Covid caution fatigue? Or is it simply complacency?
As I write this, we are in yet another wave of outbreak, with the numbers of those with Covid diagnoses once again rising, and a raft of restrictions and closures on the horizon.
We often say that grief comes in waves; symbolising that healing and recovery are neither linear nor straightforward. I think we can agree that pretty much captures this whole fiasco.
But what does this mean for us when we are riding the rollercoaster of the pandemic trajectory? The feeling from those I have spoken to is disappointment, frustration, helplessness and even anger. We might consider both the length of disruption to life, and the unreliable trajectory of recovery to be important factors in people becoming fatigued and burnt out.
Research on post-disaster stress tells us that after an initial burst of rallying community spirit, a long phase of disillusionment is to be expected, and that might include anger, frustration and lack of optimism. With the pandemic, we are not just dealing with one crisis and repair; we are dealing with many.
Those researching the fatigue that comes with the pandemic are interested in both the human impact in terms of mood, adjustment and disillusionment, but also the idea that fatigue might mean burnout or complacency in regard to caution and adherence to safety advice; a pattern named “caution fatigue”.

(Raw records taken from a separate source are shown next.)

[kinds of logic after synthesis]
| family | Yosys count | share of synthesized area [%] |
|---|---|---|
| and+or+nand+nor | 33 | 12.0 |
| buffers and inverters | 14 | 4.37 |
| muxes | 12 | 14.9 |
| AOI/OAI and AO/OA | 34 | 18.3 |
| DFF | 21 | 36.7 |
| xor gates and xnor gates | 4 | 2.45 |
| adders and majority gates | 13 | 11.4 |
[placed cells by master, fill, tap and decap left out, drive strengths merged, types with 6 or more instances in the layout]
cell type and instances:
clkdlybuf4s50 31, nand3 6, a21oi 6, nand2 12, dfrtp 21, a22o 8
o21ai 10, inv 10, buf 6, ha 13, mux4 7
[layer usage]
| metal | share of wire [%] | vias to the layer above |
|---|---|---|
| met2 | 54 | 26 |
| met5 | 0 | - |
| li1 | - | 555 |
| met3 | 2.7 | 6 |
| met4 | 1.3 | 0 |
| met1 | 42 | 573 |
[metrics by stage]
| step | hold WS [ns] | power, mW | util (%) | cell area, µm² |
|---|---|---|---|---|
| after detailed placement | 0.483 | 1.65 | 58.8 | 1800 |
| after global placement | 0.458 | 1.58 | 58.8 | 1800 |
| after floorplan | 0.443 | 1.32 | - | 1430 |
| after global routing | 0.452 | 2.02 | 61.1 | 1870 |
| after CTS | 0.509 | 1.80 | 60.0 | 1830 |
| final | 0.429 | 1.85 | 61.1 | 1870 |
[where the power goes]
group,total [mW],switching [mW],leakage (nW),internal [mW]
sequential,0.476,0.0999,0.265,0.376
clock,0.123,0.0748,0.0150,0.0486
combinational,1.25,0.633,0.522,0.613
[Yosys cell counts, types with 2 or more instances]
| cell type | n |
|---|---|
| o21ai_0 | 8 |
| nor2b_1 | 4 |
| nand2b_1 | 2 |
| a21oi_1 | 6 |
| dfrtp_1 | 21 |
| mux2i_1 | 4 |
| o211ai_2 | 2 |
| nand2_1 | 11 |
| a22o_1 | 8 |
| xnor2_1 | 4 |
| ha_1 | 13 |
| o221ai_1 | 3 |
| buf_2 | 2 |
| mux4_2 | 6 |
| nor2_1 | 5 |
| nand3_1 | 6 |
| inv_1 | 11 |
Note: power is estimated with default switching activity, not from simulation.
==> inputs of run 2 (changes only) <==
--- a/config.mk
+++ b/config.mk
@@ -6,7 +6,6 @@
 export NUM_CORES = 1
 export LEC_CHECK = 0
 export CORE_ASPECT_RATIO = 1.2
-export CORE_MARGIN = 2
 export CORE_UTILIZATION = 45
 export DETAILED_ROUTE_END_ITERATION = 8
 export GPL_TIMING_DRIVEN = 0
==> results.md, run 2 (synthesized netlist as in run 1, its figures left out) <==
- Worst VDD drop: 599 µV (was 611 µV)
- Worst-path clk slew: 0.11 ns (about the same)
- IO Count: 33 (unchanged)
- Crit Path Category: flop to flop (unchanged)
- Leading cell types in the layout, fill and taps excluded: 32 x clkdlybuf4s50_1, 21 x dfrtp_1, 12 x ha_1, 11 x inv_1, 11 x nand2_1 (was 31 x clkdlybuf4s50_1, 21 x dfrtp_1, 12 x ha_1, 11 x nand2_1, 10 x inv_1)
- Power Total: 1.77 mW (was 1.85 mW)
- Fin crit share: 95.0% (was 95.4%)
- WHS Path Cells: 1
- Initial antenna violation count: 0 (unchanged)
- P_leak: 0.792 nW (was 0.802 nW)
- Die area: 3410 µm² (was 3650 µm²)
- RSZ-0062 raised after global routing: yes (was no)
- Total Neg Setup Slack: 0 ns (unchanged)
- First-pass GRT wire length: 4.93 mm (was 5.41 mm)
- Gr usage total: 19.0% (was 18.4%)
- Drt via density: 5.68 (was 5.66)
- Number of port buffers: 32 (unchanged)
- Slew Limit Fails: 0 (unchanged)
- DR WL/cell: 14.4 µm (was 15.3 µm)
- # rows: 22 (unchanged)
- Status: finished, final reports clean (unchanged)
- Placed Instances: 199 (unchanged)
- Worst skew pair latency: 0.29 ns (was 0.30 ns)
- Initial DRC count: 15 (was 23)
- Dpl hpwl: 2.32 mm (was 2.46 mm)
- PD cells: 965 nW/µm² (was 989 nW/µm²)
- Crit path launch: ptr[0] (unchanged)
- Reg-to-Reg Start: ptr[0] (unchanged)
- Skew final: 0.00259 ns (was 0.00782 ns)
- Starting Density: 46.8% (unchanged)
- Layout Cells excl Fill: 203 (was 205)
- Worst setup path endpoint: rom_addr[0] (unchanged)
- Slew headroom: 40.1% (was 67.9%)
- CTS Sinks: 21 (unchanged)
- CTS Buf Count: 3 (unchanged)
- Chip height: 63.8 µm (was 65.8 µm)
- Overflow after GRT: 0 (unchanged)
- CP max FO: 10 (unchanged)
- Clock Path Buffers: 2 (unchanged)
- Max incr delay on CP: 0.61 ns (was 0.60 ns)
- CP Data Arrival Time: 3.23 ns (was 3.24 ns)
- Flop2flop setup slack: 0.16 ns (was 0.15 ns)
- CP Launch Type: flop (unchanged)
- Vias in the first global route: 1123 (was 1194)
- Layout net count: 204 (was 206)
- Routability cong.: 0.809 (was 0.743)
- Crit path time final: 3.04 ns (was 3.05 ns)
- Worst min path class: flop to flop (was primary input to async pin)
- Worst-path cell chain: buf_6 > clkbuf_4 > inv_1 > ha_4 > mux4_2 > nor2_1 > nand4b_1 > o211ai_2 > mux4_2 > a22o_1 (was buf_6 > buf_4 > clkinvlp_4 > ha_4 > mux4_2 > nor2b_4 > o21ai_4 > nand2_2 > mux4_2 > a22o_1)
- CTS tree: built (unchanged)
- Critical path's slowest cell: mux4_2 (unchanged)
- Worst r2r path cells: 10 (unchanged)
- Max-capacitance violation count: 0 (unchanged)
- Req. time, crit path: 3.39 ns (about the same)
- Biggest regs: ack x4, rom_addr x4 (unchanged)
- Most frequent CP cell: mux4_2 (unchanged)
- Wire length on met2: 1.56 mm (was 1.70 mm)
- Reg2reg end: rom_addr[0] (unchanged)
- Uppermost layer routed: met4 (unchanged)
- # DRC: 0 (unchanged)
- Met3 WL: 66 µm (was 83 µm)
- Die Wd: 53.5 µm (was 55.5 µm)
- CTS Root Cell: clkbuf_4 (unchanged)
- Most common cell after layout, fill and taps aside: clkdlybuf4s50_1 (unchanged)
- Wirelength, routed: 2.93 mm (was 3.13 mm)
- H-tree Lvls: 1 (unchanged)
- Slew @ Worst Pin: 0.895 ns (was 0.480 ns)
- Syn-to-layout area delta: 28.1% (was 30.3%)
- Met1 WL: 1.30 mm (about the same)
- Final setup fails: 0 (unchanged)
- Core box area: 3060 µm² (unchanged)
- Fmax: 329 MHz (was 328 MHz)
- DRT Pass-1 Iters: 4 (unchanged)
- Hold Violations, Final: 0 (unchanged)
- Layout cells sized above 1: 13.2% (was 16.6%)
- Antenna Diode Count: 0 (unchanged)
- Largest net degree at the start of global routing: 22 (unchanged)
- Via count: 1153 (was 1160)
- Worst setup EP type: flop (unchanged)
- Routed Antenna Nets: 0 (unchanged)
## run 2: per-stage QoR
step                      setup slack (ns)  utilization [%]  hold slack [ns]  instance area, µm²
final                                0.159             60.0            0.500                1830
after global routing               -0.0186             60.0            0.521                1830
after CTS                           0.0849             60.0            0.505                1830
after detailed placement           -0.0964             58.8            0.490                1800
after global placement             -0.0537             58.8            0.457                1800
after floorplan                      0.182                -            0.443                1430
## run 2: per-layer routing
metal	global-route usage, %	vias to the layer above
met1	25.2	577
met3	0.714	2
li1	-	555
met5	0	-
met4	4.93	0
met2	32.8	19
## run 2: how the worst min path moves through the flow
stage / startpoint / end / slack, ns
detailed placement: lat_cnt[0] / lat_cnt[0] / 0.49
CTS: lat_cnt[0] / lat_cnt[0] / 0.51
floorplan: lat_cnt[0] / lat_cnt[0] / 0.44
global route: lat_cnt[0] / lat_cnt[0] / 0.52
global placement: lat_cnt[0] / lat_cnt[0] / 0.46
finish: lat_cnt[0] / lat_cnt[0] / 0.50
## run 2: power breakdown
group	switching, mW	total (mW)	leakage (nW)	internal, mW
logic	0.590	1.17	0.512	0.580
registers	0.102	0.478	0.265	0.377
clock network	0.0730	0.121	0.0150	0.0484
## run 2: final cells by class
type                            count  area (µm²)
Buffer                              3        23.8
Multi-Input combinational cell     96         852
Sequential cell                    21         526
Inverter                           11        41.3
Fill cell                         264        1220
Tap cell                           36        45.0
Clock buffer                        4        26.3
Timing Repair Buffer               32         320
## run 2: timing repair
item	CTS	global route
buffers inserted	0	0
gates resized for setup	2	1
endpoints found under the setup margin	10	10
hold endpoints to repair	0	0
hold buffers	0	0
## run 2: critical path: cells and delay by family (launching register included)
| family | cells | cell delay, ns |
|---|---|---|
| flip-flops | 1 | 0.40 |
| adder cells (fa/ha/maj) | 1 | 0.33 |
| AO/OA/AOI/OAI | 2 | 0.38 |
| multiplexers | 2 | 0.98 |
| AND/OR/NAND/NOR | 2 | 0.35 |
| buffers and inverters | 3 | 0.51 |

How might Covid caution fatigue manifest? Well, certainly for some it is likely to be a more gentle, passive response; perhaps loosening up on precautions, steadily becoming more comfortable with taking risks and feeling that the benefits of freedom offset the risks posed. For others, their behaviour might actually reflect an angry rebellion or oppositional stance to restrictions. This could reflect a genuine concern about how the governing powers manage the situation, but more than likely for many it will reflect a defence against fear, helplessness and loss of control.
One explanation for complacency is that when we take more risks, without harm ensuing, we also become habituated to risk and it reduces our anxiety and makes us feel safe with that risk. Many psychological interventions, such as cognitive behavioural therapy in particular, are actually based on this premise. A second explanation is that it is really quite hard for us to stay vigilant and alert to risk over a protracted period — we get exhausted. A third explanation for complacency is that, as humans, we are wired for connection — staying apart from people, restricting touch, and limiting our contact is simply not the way we are programmed.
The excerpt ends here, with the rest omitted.